PS. If you need tips on how to enjoy a few late night beverages without going overboard, check out my article “5 Secrets To Keeping Booze In Your Diet Without Your Trainer Ever Knowing”
Step #2 – Develop the Strategy
Developing the strategy is where you pre-set your boundaries and figure out where you want to spend your calorie allotment. If you have a sweet tooth and are going to a birthday party then be realistic with yourself. Don’t tell yourself that you will steer clear of all sweets; instead determine that you will have ONE small piece of cake. Eat a healthy meal before the party so you feel full and satisfied. This will keep you away from the munchies lying around…. like the chips and dip.! You can also set boundaries to say, “I only like chocolate cake so if the cake is vanilla, I will save my calories for something else.” It’s like money in the bank; you can stash it away until something better comes along.
Step #3 – Calculate the Calories
This is the cool part! This is where you figure out how much indulging you want to do and what price tag comes along with it. Sometimes we think having a little ‘here’ and a little ‘there’ is nothing but when you add it up, it can be really eye-opening! Log into a fitness app like Myfitnesspal, and plug in your weekend splurges. Find out how many extra calories you will be consuming and what extra time is required in the gym to burn it off. You may also decide that some splurges are just not worth it!
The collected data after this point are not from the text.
## src/rtl/ledseq_ctrl.sv

```systemverilog
// rtl/ledseq_ctrl.sv - 4-entry LED playlist sequencer with tick divider and run/pause/skip control
// Optional LEDSEQ_PROG_EN makes the playlist writable; otherwise it is a constant table.
module ledseq_ctrl #(
    parameter int BASE_DIV = 1250000
) (
    input  logic       clk,
    input  logic       rst,
    input  logic       btn_next,
    input  logic       btn_pause,
    input  logic       prog_we,
    input  logic [1:0] prog_addr,
    input  logic [7:0] prog_data,
    output logic [7:0] led,
    output logic [1:0] step_idx,
    output logic [1:0] cur_speed,
    output logic       cur_dir,
    output logic       paused,
    output logic       step_pulse
);

    typedef enum logic [1:0] {S_LOAD, S_RUN, S_PAUSE} state_t;

    localparam logic [25:0] BASE = 26'(BASE_DIV);

    state_t      state, state_n;
    logic [7:0]  entry;
    logic [1:0]  cur_pat, cur_pat_n;
    logic [2:0]  rep_cnt, rep_cnt_n;
    logic [25:0] tick_cnt, tick_cnt_n;
    logic        bounce_up, bounce_up_n;
    logic [7:0]  led_n;
    logic [1:0]  step_idx_n, cur_speed_n;
    logic        cur_dir_n;
    logic [25:0] period;
    logic        wrap;
    logic [7:0]  adv_led;
    logic        adv_up;
    logic        cycle_done;

    function automatic logic [7:0] default_entry(input logic [1:0] idx);
        case (idx)
            2'd0:    return 8'h24;
            2'd1:    return 8'h01;
            2'd2:    return 8'h1A;
            default: return 8'h63;
        endcase
    endfunction

    function automatic logic [7:0] init_led(input logic [1:0] pat, input logic dir);
        if (pat == 2'd3)
            return dir ? 8'hAA : 8'h55;
        return dir ? 8'h80 : 8'h01;
    endfunction

`ifdef LEDSEQ_PROG_EN
    logic [7:0] playlist [4];

    always_ff @(posedge clk) begin
        if (rst) begin
            for (int i = 0; i < 4; i++)
                playlist[i] <= default_entry(2'(i));
        end else if (prog_we) begin
            playlist[prog_addr] <= prog_data;
        end
    end

    assign entry = playlist[step_idx];
`else
    logic prog_unused;
    assign prog_unused = ^{prog_we, prog_addr, prog_data};
    assign entry = default_entry(step_idx);
`endif

    assign period     = BASE << cur_speed;
    assign wrap       = (tick_cnt == period - 26'd1);
    assign paused     = (state == S_PAUSE);
    assign step_pulse = (state == S_LOAD) && !rst;

    // Next LED value on a tick; bounce_up tracks the travel direction of BOUNCE.
    always_comb begin
        adv_led = led;
        adv_up  = bounce_up;
        case (cur_pat)
            2'd0: adv_led = cur_dir ? {led[0], led[7:1]} : {led[6:0], led[7]};
            2'd1: begin
                adv_led = bounce_up ? (led << 1) : (led >> 1);
                adv_up  = bounce_up ? !adv_led[7] : adv_led[0];
            end
            2'd2: begin
                if (led == 8'hFF)
                    adv_led = 8'h00;
                else
                    adv_led = cur_dir ? {1'b1, led[7:1]} : {led[6:0], 1'b1};
            end
            default: adv_led = ~led;
        endcase
    end

    assign cycle_done = (adv_led == init_led(cur_pat, cur_dir));

    always_comb begin
        state_n     = state;
        led_n       = led;
        step_idx_n  = step_idx;
        cur_pat_n   = cur_pat;
        cur_speed_n = cur_speed;
        cur_dir_n   = cur_dir;
        rep_cnt_n   = rep_cnt;
        tick_cnt_n  = tick_cnt;
        bounce_up_n = bounce_up;
        case (state)
            S_LOAD: begin
                cur_pat_n   = entry[1:0];
                cur_speed_n = entry[3:2];
                cur_dir_n   = entry[4];
                rep_cnt_n   = entry[7:5];
                tick_cnt_n  = 26'd0;
                led_n       = init_led(entry[1:0], entry[4]);
                bounce_up_n = !entry[4];
                state_n     = S_RUN;
            end
            S_RUN: begin
                if (btn_next) begin
                    step_idx_n = step_idx + 2'd1;
                    state_n    = S_LOAD;
                end else if (btn_pause) begin
                    state_n = S_PAUSE;
                end else if (wrap) begin
                    tick_cnt_n  = 26'd0;
                    led_n       = adv_led;
                    bounce_up_n = adv_up;
                    if (cycle_done) begin
                        if (rep_cnt == 3'd0) begin
                            step_idx_n = step_idx + 2'd1;
                            state_n    = S_LOAD;
                        end else begin
                            rep_cnt_n = rep_cnt - 3'd1;
                        end
                    end
                end else begin
                    tick_cnt_n = tick_cnt + 26'd1;
                end
            end
            S_PAUSE: begin
                if (btn_next) begin
                    step_idx_n = step_idx + 2'd1;
                    state_n    = S_LOAD;
                end else if (btn_pause) begin
                    state_n = S_RUN;
                end
            end
            default: state_n = S_LOAD;
        endcase
    end

    always_ff @(posedge clk) begin
        if (rst)
            state <= S_LOAD;
        else
            state <= state_n;
    end

    always_ff @(posedge clk) begin
        if (rst) begin
            led       <= 8'h00;
            step_idx  <= 2'd0;
            cur_pat   <= 2'd0;
            cur_speed <= 2'd0;
            cur_dir   <= 1'b0;
            rep_cnt   <= 3'd0;
            tick_cnt  <= 26'd0;
            bounce_up <= 1'b1;
        end else begin
            led       <= led_n;
            step_idx  <= step_idx_n;
            cur_pat   <= cur_pat_n;
            cur_speed <= cur_speed_n;
            cur_dir   <= cur_dir_n;
            rep_cnt   <= rep_cnt_n;
            tick_cnt  <= tick_cnt_n;
            bounce_up <= bounce_up_n;
        end
    end

endmodule

```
Step #4 – Schedule your Workouts
You can do the crime but you gotta pay the time! Yes, you need to make your date with the gym a priority if you want to have your cake and eat it too! It’s all about balance. We can party all night as long as we can get up and get to work. Find a class you like or make a date with your friend and pencil in your workouts before the weekend begins. These must be non-negotiable very important dates that you don’t go back on. You owe it to yourself to take this time out for you and your health. For some extra motivation, you can check out my article on “5 (Easy!) Workout Moves for Insanely Hotter Sex”
Step #5 – Hold yourself Accountable
Accountability is so critical in sticking to your goals. You can tell your best friend, your mom, your spouse or your sister…..find someone that you trust to hold you to what you say you will do. Share with them your plan of when you plan to splurge and when you plan to workout. Review your plan before you go to your social events as a reminder of the commitment you made to reach your goals. Check this article out to help you stick with it.
If weekend plans are calling your name, then get cracking on the 5 steps above and I promise that Sunday night will have you celebrating instead of wallowing.